THE DATA section start
--- config.mk ---
export PLATFORM = sky130hd
export DESIGN_NAME = rm_addr_unit
export DESIGN_NICKNAME = d
export VERILOG_FILES = /design/src/rtl/rm_addr_pkg.sv /design/src/rtl/rm_span_check.sv /design/src/rtl/rm_fault_sel.sv /design/src/rtl/rm_lin_form.sv /design/src/rtl/rm_addr_unit.sv
export SDC_FILE = /design/constraint.sdc
export NUM_CORES = 1
export LEC_CHECK = 0
export BUFFER_PORTS_ARGS = -buffer_cell sky130_fd_sc_hd__buf_4
export CORE_AREA = 2 2 82 84
export CTS_BUF_LIST = sky130_fd_sc_hd__clkbuf_4 sky130_fd_sc_hd__clkbuf_8
export CTS_CLUSTER_DIAMETER = 80
export DETAILED_ROUTE_END_ITERATION = 12
export DIE_AREA = 0 0 84 86
export PLACE_DENSITY_LB_ADDON = 0.25
export RECOVER_POWER = 50
export SLEW_MARGIN = 20
export SYNTH_ARGS = -nofsm -noshare
export SYNTH_HDL_FRONTEND = slang
export SYNTH_SLANG_ARGS = --single-unit
--- constraint.sdc ---
create_clock -name clk -period 2.98 [get_ports clk]
set_input_delay 0 -clock clk [delete_from_list [all_inputs] [get_ports clk]]
set_output_delay 0 -clock clk [all_outputs]
set_load 0.05 [all_outputs]
--- src/rtl/rm_addr_pkg.sv ---
package rm_addr_pkg;

   localparam logic [2:0] SEG_ES = 3'd0;
   localparam logic [2:0] SEG_CS = 3'd1;
   localparam logic [2:0] SEG_SS = 3'd2;
   localparam logic [2:0] SEG_DS = 3'd3;
   localparam logic [2:0] SEG_FS = 3'd4;
   localparam logic [2:0] SEG_GS = 3'd5;

   typedef enum logic [1:0] {
      ACC_DATA  = 2'd0,
      ACC_PUSH  = 2'd1,
      ACC_FETCH = 2'd2,
      ACC_SPARE = 2'd3
   } acc_kind_e;

   localparam int VEC_STACK = 12;
   localparam int VEC_GPROT = 13;

   // byte count of an access size code, at a caller-chosen width
   function automatic int size_bytes(input logic [1:0] code);
      case (code)
         2'd0:    return 1;
         2'd1:    return 2;
         default: return 4;
      endcase
   endfunction

endpackage

--- src/rtl/rm_span_check.sv ---
module rm_span_check
   import rm_addr_pkg::*;
#(
   parameter int OFF_W = 16
) (
   input  logic [OFF_W-1:0] offset,
   input  logic [1:0]       size_code,
   input  logic [1:0]       acc_kind,
   input  logic             compat,
   output logic [OFF_W-1:0] eff_off,
   output logic             span_fault
);
   localparam int XW = OFF_W + 1;

   logic [XW-1:0] nbytes;
   logic [XW-1:0] ext_off;
   logic [XW-1:0] dec_off;
   logic [XW-1:0] last_byte;
   logic          is_push;

   always_comb begin
      nbytes    = XW'(size_bytes(size_code));
      ext_off   = {1'b0, offset};
      dec_off   = ext_off - nbytes;
      last_byte = ext_off + nbytes - XW'(1);
      is_push   = (acc_kind == ACC_PUSH);
   end

   always_comb begin
      if (is_push) begin
         eff_off    = dec_off[OFF_W-1:0];
         span_fault = !compat && dec_off[OFF_W];
      end else begin
         eff_off    = offset;
         span_fault = !compat && last_byte[OFF_W];
      end
   end

endmodule

--- src/rtl/rm_fault_sel.sv ---
module rm_fault_sel
   import rm_addr_pkg::*;
#(
   parameter int VEC_W = 8
) (
   input  logic [2:0]       seg_sel,
   input  logic [1:0]       acc_kind,
   output logic [VEC_W-1:0] vec
);
   always_comb begin
      case (acc_kind)
         ACC_PUSH:  vec = VEC_W'(VEC_STACK);
         ACC_FETCH: vec = VEC_W'(VEC_GPROT);
         default:   vec = (seg_sel == SEG_SS) ? VEC_W'(VEC_STACK)
                                              : VEC_W'(VEC_GPROT);
      endcase
   end

endmodule

--- src/rtl/rm_lin_form.sv ---
module rm_lin_form #(
   parameter int OFF_W     = 16,
   parameter int SEG_SHIFT = 4,
   parameter int LIN_W     = OFF_W + SEG_SHIFT + 1
) (
   input  logic [OFF_W-1:0] seg_base,
   input  logic [OFF_W-1:0] eff_off,
   input  logic             compat,
   output logic [LIN_W-1:0] lin
);
   logic [LIN_W-1:0] sum;

   always_comb begin
      sum = LIN_W'({seg_base, {SEG_SHIFT{1'b0}}}) + LIN_W'(eff_off);
      lin = compat ? {1'b0, sum[LIN_W-2:0]} : sum;
   end

endmodule

--- src/rtl/rm_addr_unit.sv ---
module rm_addr_unit
   import rm_addr_pkg::*;
#(
   parameter int OFF_W     = 16,
   parameter int SEG_SHIFT = 4,
   parameter int VEC_W     = 8,
   parameter bit OUT_REG   = 1'b1,
   localparam int LIN_W    = OFF_W + SEG_SHIFT + 1
) (
   input  logic             clk,
   input  logic             rst_n,
   input  logic             req_valid,
   input  logic [2:0]       seg_sel,
   input  logic [OFF_W-1:0] seg_base,
   input  logic [OFF_W-1:0] offset,
   input  logic [1:0]       size_code,
   input  logic [1:0]       acc_kind,
   input  logic             compat,
   output logic             mem_req,
   output logic [LIN_W-1:0] lin_addr,
   output logic [OFF_W-1:0] eff_off,
   output logic             fault,
   output logic [VEC_W-1:0] fault_vec
);
   if (OFF_W < 8) begin : g_bad_off
      $error("rm_addr_unit: OFF_W must be at least 8");
   end
   if (SEG_SHIFT < 1) begin : g_bad_shift
      $error("rm_addr_unit: SEG_SHIFT must be at least 1");
   end
   if (VEC_W < 4) begin : g_bad_vec
      $error("rm_addr_unit: VEC_W must hold vector 13");
   end

   logic [OFF_W-1:0] c_off;
   logic             c_span_fault;
   logic [VEC_W-1:0] c_vec;
   logic [LIN_W-1:0] c_lin;

   rm_span_check #(.OFF_W(OFF_W)) u_span (
      .offset     (offset),
      .size_code  (size_code),
      .acc_kind   (acc_kind),
      .compat     (compat),
      .eff_off    (c_off),
      .span_fault (c_span_fault)
   );

   rm_fault_sel #(.VEC_W(VEC_W)) u_vsel (
      .seg_sel  (seg_sel),
      .acc_kind (acc_kind),
      .vec      (c_vec)
   );

   rm_lin_form #(.OFF_W(OFF_W), .SEG_SHIFT(SEG_SHIFT), .LIN_W(LIN_W)) u_lin (
      .seg_base (seg_base),
      .eff_off  (c_off),
      .compat   (compat),
      .lin      (c_lin)
   );

   logic             n_req;
   logic             n_fault;
   logic [VEC_W-1:0] n_vec;
   logic [LIN_W-1:0] n_lin;
   logic [OFF_W-1:0] n_off;

   always_comb begin
      n_req   = req_valid && !c_span_fault;
      n_fault = req_valid && c_span_fault;
      n_vec   = n_fault ? c_vec : '0;
      n_lin   = n_req ? c_lin : '0;
      n_off   = n_req ? c_off : '0;
   end

   if (OUT_REG) begin : g_out_reg
      always_ff @(posedge clk) begin
         if (!rst_n) begin
            mem_req   <= 1'b0;
            fault     <= 1'b0;
            fault_vec <= '0;
            lin_addr  <= '0;
            eff_off   <= '0;
         end else begin
            mem_req   <= n_req;
            fault     <= n_fault;
            fault_vec <= n_vec;
            lin_addr  <= n_lin;
            eff_off   <= n_off;
         end
      end
   end else begin : g_out_comb
      always_comb begin
         mem_req   = n_req;
         fault     = n_fault;
         fault_vec = n_vec;
         lin_addr  = n_lin;
         eff_off   = n_off;
      end
   end

endmodule

==> qor.yml, run 1 <==
cts_root_buffer: "clkbuf_8"
worst_pin_slew_ns: 0.6247
critPathArrivalTime_ns: 3.07
dieArea_um2: 7224
viasPerCell: 5.098
synth_compound_area_share_pct: 16.79
async_flop_share_pct: 0
syn_area_um2: 2995
multi_input_area_um2: 2238
dr.max_layer_used: "met4"
placementRows: 29
first_pass_iters: 4
grt_max_degree: 35
maxSlewHeadroom_pct: 58.53
first_iter_violations: 90
die_height_um: 86
max_freq_mhz: 350.2
power_mw: 1.565
clock_path_buffers: 2
n_antenna_cell: 0
io_buffers: 84
fin_crit_sh_pct: 95.81
fp.dieW_um: 84
slew_viol_final: 0
setup_tns_ns: 0
synth_flop_cell: "dfxtp_1"
cts-buffers-inserted: 5
grt_overflow: 0
syn2layout_area_growth_pct: 39.06
crit_fanout: 3
ctsHoldBuffers: 0
ys_types: 61
grt_pass1_wl_mm: 11.76
htree_levels: 2
wl_mm: 7.258
powerDensity_nw_per_um2: 375.6
n_fill_cell: 528
cts_tree: "built"
seq_area_um2: 740.7
antenna_left: 0
final_cell_mix: "buf_4, ha_1, clkbuf_1"
drt-met1-wl_mm: 3.211
synth_cells: 348
yosys.area_share.simple_pct: 21.55
vdd_drop_max_mv: 0.2542
gp_congestion: 0.8226
grt_use_total_pct: 19.64
synth_fa_ha_area_share_pct: 22.64
synth_xor_area_share_pct: 6.140
layout_commonest_cell: "buf_4"
core-area_um2: 6277
cp-start-kind: "primary input"
p_leak_nw: 1.951
clk_pin_slew_ns: 0.07
finalCriticalPeriod_ns: 2.855
dp_hpwl_mm: 5.868
cp-end-kind: "flop"
yosysWarnings: 0
synth_mux_area_share_pct: 0
initial_core_util_pct: 47.72
required_ns: 3.20
hold_viol: 0
ios: 90
grt_pass1_vias: 2742
drive_above_1_share_pct: 30.46
syn_area_per_cell_um2: 8.607
numClockSinks: 37
setup_viol_count_final: 0
antenna_found_initial: 0
drv_cap: 0
crit_type: "primary input to flop"
ys_seq_elements: 37
outcome: "complete, no violations"
wl_met3_um: 275
drc: 0
yosysSeqAreaShare_pct: 24.73
wl_per_cell_um: 13.12
nets: 571
synth_top_family_by_area: "adder cells"
hp-class: "primary input to flop"
wl_met2_mm: 3.628
via_count: 2819
synth-edff-count: 0
## synthesized netlist by cell type (all sizes together) (3+ instances only)
master   instances  area (um2)
inv             35       131.4
and3             3       18.77
o21ai           10       50.05
dfxtp           37       740.7
nand2           22       82.58
nand3            9       45.04
xor2             3       26.28
nor3             9       45.04
a21oi           14       73.82
xnor2           18       157.7
a21o             5       37.54
buf             15       105.1
nor2b           21       131.4
ha              51       638.1
nor3b            6       45.04
nor2            32       122.6
a21boi           3       22.52
nor4             4       46.29
a211oi           4       40.03
a221o            3       30.03
a2111oi          3       46.30
o21bai           3       26.27
a31oi            6       43.79
## through the flow
step | cell area, um2 | hold WS, ns | util [%] | std cells | setup WS, ns
2_1_floorplan | 3020 | 0.1476 | - | 352 | 0.01914
3_3_place_gp | 3996 | 0.2936 | 63.66 | 543 | -0.1488
3_5_place_dp | 3996 | 0.2994 | 63.66 | 543 | -0.2654
4_1_cts | 4098 | 0.01082 | 65.28 | 551 | 0.01402
5_1_grt | 4165 | 0.02988 | 66.35 | 553 | -0.02482
6_report | 4165 | 0.01115 | 66.35 | 553 | 0.1249
## per-layer routing
metal	track usage, %	vias to the layer above
met4	7.038	0
met2	34.98	63
met1	24.00	1303
li1	-	1440
met5	0	-
met3	3.176	13
## area by class of cell
class,count,share of cell area (%)
Timing Repair Buffer,132,20.58
Clock inverter,1,0.1202
Clock buffer,7,2.313
Sequential cell,37,17.78
Multi-Input combinational cell,264,53.74
Inverter,35,3.154
Tap cell,77,2.313
## where the power goes
| group | switching [mW] | internal (mW) |
|---|---|---|
| Combinational | 0.390 | 0.263 |
| Clock | 0.170 | 0.209 |
| Sequential | 0.00821 | 0.525 |
| Total | 0.568 | 0.996 |
## worst paths after layout
path	from	end	slack (ns)	depth (start not counted)
worst max-delay path	offset[0]	lin_addr[19]	0.12	16
worst min-delay path	offset[0]	lin_addr[0]	0.01	3
## registers in the layout, indices dropped and copies added, names as in the netlist
| register | cells |
|---|---|
| mem_req | 1 |
| fault | 1 |
| eff_off | 12 |
| lin_addr | 21 |
| fault_vec | 2 |
## cells by family after synthesis
| group | count (synthesis) |
|---|---|
| buffers and inverters | 51 |
| XOR/XNOR | 21 |
| adder cells (fa/ha/maj) | 53 |
| other | 1 |
| flip-flops | 37 |
| AO/OA/AOI/OAI | 66 |
| AND/OR/NAND/NOR | 119 |
## worst max-delay path, stage by stage
cell and delay (ns):
buf_4 0.08, inv_1 0.07, ha_4 0.18, fa_2 0.39, o21bai_4 0.15, buf_4 0.14
nor2_1 0.06, xnor2_2 0.22, ha_2 0.21, buf_4 0.10, a21oi_1 0.08, nand4b_2 0.25
a2111oi_4 0.36, nor2_2 0.10, or4b_1 0.52, a31oi_1 0.16
## what timing repair did
item	4_1_cts	5_1_grt
endpoints found under the setup margin	0	8
setup buffers	0	2
gates resized for setup	0	34
Note: power is estimated with default switching activity, not from simulation.
==> inputs of run 2 (changes only) <==
--- a/config.mk
+++ b/config.mk
@@ -11,6 +11,7 @@
 export CTS_CLUSTER_DIAMETER = 80
 export DETAILED_ROUTE_END_ITERATION = 12
 export DIE_AREA = 0 0 84 86
+export HOLD_SLACK_MARGIN = 0.05
 export PLACE_DENSITY_LB_ADDON = 0.25
 export RECOVER_POWER = 50
 export SLEW_MARGIN = 20
==> qor.yml, run 2 (same netlist as run 1, synthesis figures left out) <==
htree_levels: 2
max_freq_mhz: 351.2
dp_hpwl_mm: 5.868
crit_fanout: 3
cpPeakStageDelay_ns: 0.52
post-route-cell-area_um2: 4215
crit_chain: "buf_4 -> inv_1 -> ha_4 -> fa_2 -> o21bai_4 -> buf_4 -> nor2_1 -> xnor2_2 -> ha_2 -> buf_4 -> a21oi_1 -> nand4b_2 -> a2111oi_4 -> nor2_2 -> or4b_1 -> a31oi_1"
numClockSinks: 37
drv_cap: 0
final_cell_mix: "buf_4, ha_1, clkbuf_1"
n_antenna_cell: 0
placementRows: 29
hp-class: "primary input to flop"
p_leak_nw: 1.975
hold_viol: 0
vdd_drop_max_mv: 0.2518
hold_depth: 4
placed_area_um2: 3996
worst_pin_slew_ns: 0.6202
clock_path_buffers: 2
antenna_found_initial: 0
largest_reg_flops: 21
grt_overflow: 0
clk_pin_slew_ns: 0.07
wl_mm: 7.401
drc: 0
net-switching-power_mw: 0.5704
seq_power_share_pct: 33.9
finalCoreUtilization_pct: 67.15
n_fill_cell: 528
grt_max_degree: 35
slew_viol_final: 0
cp-start-kind: "primary input"
top_register: "lin_addr"
dieArea_um2: 7224
grt_use_total_pct: 19.94
outcome: "complete, no violations"
layout_commonest_cell: "buf_4"
powerDensity_nw_per_um2: 372.6
finalCriticalPeriod_ns: 2.847
timing.hold.ws_ns: 0.05363
top_regs: "lin_addr: 21 flops, eff_off: 12 flops, fault_vec: 2 flops"
antenna_left: 0
grt_pass1_wl_mm: 11.94
intPower_mw: 1.000
syn2layout_area_growth_pct: 40.73
initial_core_util_pct: 47.72
via_count: 2867
swShare_pct: 36.32
gp_congestion: 0.8226
first_pass_iters: 4
required_ns: 3.20
critPathArrivalTime_ns: 3.07
fp.dieW_um: 84
crit_top_cell: "buf_4"
cts_tree: "built"
cts_root_buffer: "clkbuf_8"
first_iter_violations: 89
drive_above_1_share_pct: 30.15
wl_per_cell_um: 13.26
crit_type: "primary input to flop"
pwr-share-comb_pct: 41.9
fin_crit_sh_pct: 95.54
grt_pass1_vias: 2777
pwr-share-clk_pct: 24.2
maxSlewHeadroom_pct: 58.83
power_mw: 1.571
ios: 90
core-area_um2: 6277
cts-buffers-inserted: 5
nets: 576
viasPerCell: 5.138
setup_viol_count_final: 0
cp-end-kind: "flop"
crit_path_top_delay_cell: "or4b_1"
io_buffers: 84
die_height_um: 86
[run 2: final cells by class]
cell class / count / area, um2 / area share [%]
Tap cell: 77 / 96.34 / 2.286
Multi-Input combinational cell: 264 / 2238 / 53.10
Inverter: 35 / 131.4 / 3.117
Timing Repair Buffer: 137 / 907.1 / 21.52
Clock inverter: 1 / 5.005 / 0.1187
Sequential cell: 37 / 740.7 / 17.57
Clock buffer: 7 / 96.34 / 2.286
[run 2: path summary, 6_finish.rpt]
kind                          from            to  slack [ns]
worst max-delay path     offset[0]  lin_addr[19]        0.13
worst min-delay path  seg_base[14]  lin_addr[18]        0.05
[run 2: worst max-delay path: cells and delay by family]
| kind | cells | cell delay (ns) |
|---|---|---|
| buffers and inverters | 4 | 0.39 |
| adder cells (fa/ha/maj) | 3 | 0.78 |
| XOR/XNOR | 1 | 0.21 |
| AND/OR/NAND/NOR | 4 | 0.93 |
| AO/OA/AOI/OAI | 4 | 0.74 |
[run 2: routing by layer]
metal  vias up  GRT usage (%)  part of all wire, %
li1       1450              -                    -
met1      1322          24.22                   43
met2        82          35.85                   51
met3        13          3.080                  4.3
met4         0          7.038                  1.9
met5         -              0                    0
[run 2: power groups by stage]
stage | Combinational (mW) | Clock [mW] | Sequential [mW]
after floorplan | 0.305 | 0 | 0.652
after global placement | 0.621 | 0 | 0.545
after detailed placement | 0.635 | 0 | 0.545
after CTS | 0.644 | 0.386 | 0.534
after global routing | 0.717 | 0.408 | 0.536
final | 0.658 | 0.380 | 0.533
[run 2: timing repair]
item,CTS,global route
hold buffers,5,0
setup endpoints to repair,0,8
buffers inserted,0,2
endpoints found under the hold margin,4,0
gates resized for setup,0,34
[run 2: through the flow]
| step | setup TNS (ns) | setup WS, ns | cells |
|---|---|---|---|
| final | 0 | 0.1330 | 558 |
| after global routing | -0.02694 | -0.01515 | 558 |
| after CTS | 0 | 0.01643 | 556 |
| after detailed placement | -1.331 | -0.2654 | 543 |
| after global placement | -0.7432 | -0.1488 | 543 |
| after floorplan | 0 | 0.01914 | 352 |
==> inputs of run 3 (changes only) <==
--- a/config.mk
+++ b/config.mk
@@ -6,14 +6,15 @@
 export NUM_CORES = 1
 export LEC_CHECK = 0
 export BUFFER_PORTS_ARGS = -buffer_cell sky130_fd_sc_hd__buf_4
-export CORE_AREA = 2 2 82 84
+export CORE_AREA = 3 3 83 85
 export CTS_BUF_LIST = sky130_fd_sc_hd__clkbuf_4 sky130_fd_sc_hd__clkbuf_8
 export CTS_CLUSTER_DIAMETER = 80
 export DETAILED_ROUTE_END_ITERATION = 12
-export DIE_AREA = 0 0 84 86
+export DIE_AREA = 0 0 86 88
 export HOLD_SLACK_MARGIN = 0.05
 export PLACE_DENSITY_LB_ADDON = 0.25
 export RECOVER_POWER = 50
+export REMOVE_ABC_BUFFERS = 1
 export SLEW_MARGIN = 20
 export SYNTH_ARGS = -nofsm -noshare
 export SYNTH_HDL_FRONTEND = slang
==> qor.yml, run 3 (same netlist as run 1, synthesis figures left out) <==
io_buffers: 84
cp_num_cells: 15
gp_congestion: 0.9056
antenna_left: 0
crit_family: "compound AO/OA/AOI/OAI gates"
slew_viol_final: 0
crit_path_top_delay_cell: "or4b_1"
syn2layout_area_growth_pct: 43.90
viasPerCell: 5.086
vdd_drop_max_mv: 0.2682
grt_max_degree: 35
crit_type: "primary input to flop"
worst_pin_slew_ns: 0.6132
setup_tns_ns: 0
cts-buffers-inserted: 5
crit_chain: "buf_4 -> inv_1 -> nand2_2 -> ha_4 -> o21bai_4 -> a221oi_4 -> nand2_2 -> xnor2_4 -> ha_4 -> a21o_1 -> a21oi_4 -> a2111oi_4 -> nor2_2 -> or4b_1 -> a31oi_1"
hold_viol: 0
cts_root_buffer: "clkbuf_8"
dp_slack_ns: -0.3227
clk_pin_slew_ns: 0.07
n_antenna_cell: 0
clock_path_buffers: 2
via_count: 2884
multi_input_area_um2: 2262
ios: 90
max_freq_mhz: 345.0
drc: 0
grt_pass1_wl_mm: 11.85
crit_start: "size_code[1]"
drv_cap: 0
numClockSinks: 37
die_height_um: 88
crit_buf_inv: 2
maxSlewHeadroom_pct: 59.30
crit_end: "lin_addr[19]"
finalCoreUtilization_pct: 68.67
grt_overflow: 0
grt_use_total_pct: 19.33
intPower_mw: 0.9990
cp-end-kind: "flop"
outcome: "complete, no violations"
final_cell_mix: "buf_4, ha_1, clkbuf_1"
wl_per_cell_um: 14.08
htree_levels: 2
top_register: "lin_addr"
power_mw: 1.579
placementRows: 29
net-switching-power_mw: 0.5804
required_ns: 3.20
hp-class: "primary input to flop"
dieArea_um2: 7568
seq_area_um2: 740.7
setup_viol_count_final: 0
critPathArrivalTime_ns: 3.12
cts_tree: "built"
dp_hpwl_mm: 5.860
fin_crit_sh_pct: 97.26
finalCriticalPeriod_ns: 2.898
pwr-share-comb_pct: 43.2
pwr-share-clk_pct: 23.0
powerDensity_nw_per_um2: 366.4
fp.dieW_um: 86
antenna_found_initial: 0
seq_power_share_pct: 33.8
largest_reg_flops: 21
wl_mm: 7.981
cp-start-kind: "primary input"
swShare_pct: 36.75
fin_ws_ns: 0.08176
top_regs: "lin_addr: 21 flops, eff_off: 12 flops, fault_vec: 2 flops"
cpPeakStageDelay_ns: 0.51
nets: 586
layout_commonest_cell: "buf_4"
crit_fanout: 4
n_fill_cell: 502
core-area_um2: 6277
initial_core_util_pct: 47.72
p_leak_nw: 2.015
grt_pass1_vias: 2636
drive_above_1_share_pct: 30.82
first_pass_iters: 4
first_iter_violations: 107
[run 3: worst min path at each step]
stage	startpoint	end	slack, ns	depth (start not counted)
6_report	compat	lin_addr[20]	0.06	4
5_1_grt	offset[12]	eff_off[12]	0.08	3
4_1_cts	compat	lin_addr[20]	0.06	4
3_5_place_dp	offset[0]	lin_addr[0]	0.31	3
3_3_place_gp	offset[1]	lin_addr[1]	0.31	3
2_1_floorplan	offset[3]	lin_addr[3]	0.15	2
[run 3: cell type report]
cell class                      instances  area share, %
Clock buffer                            7          2.090
Inverter                               35          3.048
Multi-Input combinational cell        264          52.48
Sequential cell                        37          17.18
Tap cell                               77          2.235
Timing Repair Buffer                  147          22.96
[run 3: per-layer routing]
metal  global-route usage [%]  up-vias  share of wire [%]
met1                    25.24     1305                 44
met2                    32.59       87                 49
met5                        0        -                  0
met3                    3.104       21                4.8
met4                    6.187        0                2.6
li1                         -     1471                  -
[run 3: repair_timing]
| item | CTS | global route |
|---|---|---|
| pin swaps | 0 | 23 |
| endpoints found under the setup margin | 3 | 8 |
| resized for setup | 3 | 37 |
| endpoints found under the hold margin | 7 | 0 |
| hold buffers | 8 | 0 |
| buffers inserted | 0 | 6 |
[run 3: power groups by stage]
stage          Clock [mW]  Sequential [mW]  Combinational (mW)
3_3_place_gp            0            0.545               0.624
6_report            0.363            0.534               0.683
2_1_floorplan           0            0.665               0.277
3_5_place_dp            0            0.546               0.638
4_1_cts             0.365            0.535               0.651
5_1_grt             0.389            0.536               0.739
[run 3: tightest hold or removal path: stages]
cell and delay [ns]:
buf_4 0.09, inv_1 0.06, nand2_1 0.11, nor4_4 0.05
[run 3: stage by stage]
step / cell area (um2) / hold slack (ns) / std cells
6_report: 4310 / 0.06062 / 567
5_1_grt: 4310 / 0.08029 / 567
4_1_cts: 4190 / 0.06072 / 561
3_5_place_dp: 4009 / 0.3134 / 546
3_3_place_gp: 4009 / 0.3062 / 546
2_1_floorplan: 2902 / 0.1476 / 336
THE DATA section end
▶ **EXERCISE PROMPT**:
How many of the lines in the records include the string "same"? Reply with the number alone.

▶ **EXERCISE RESPONSE**:
2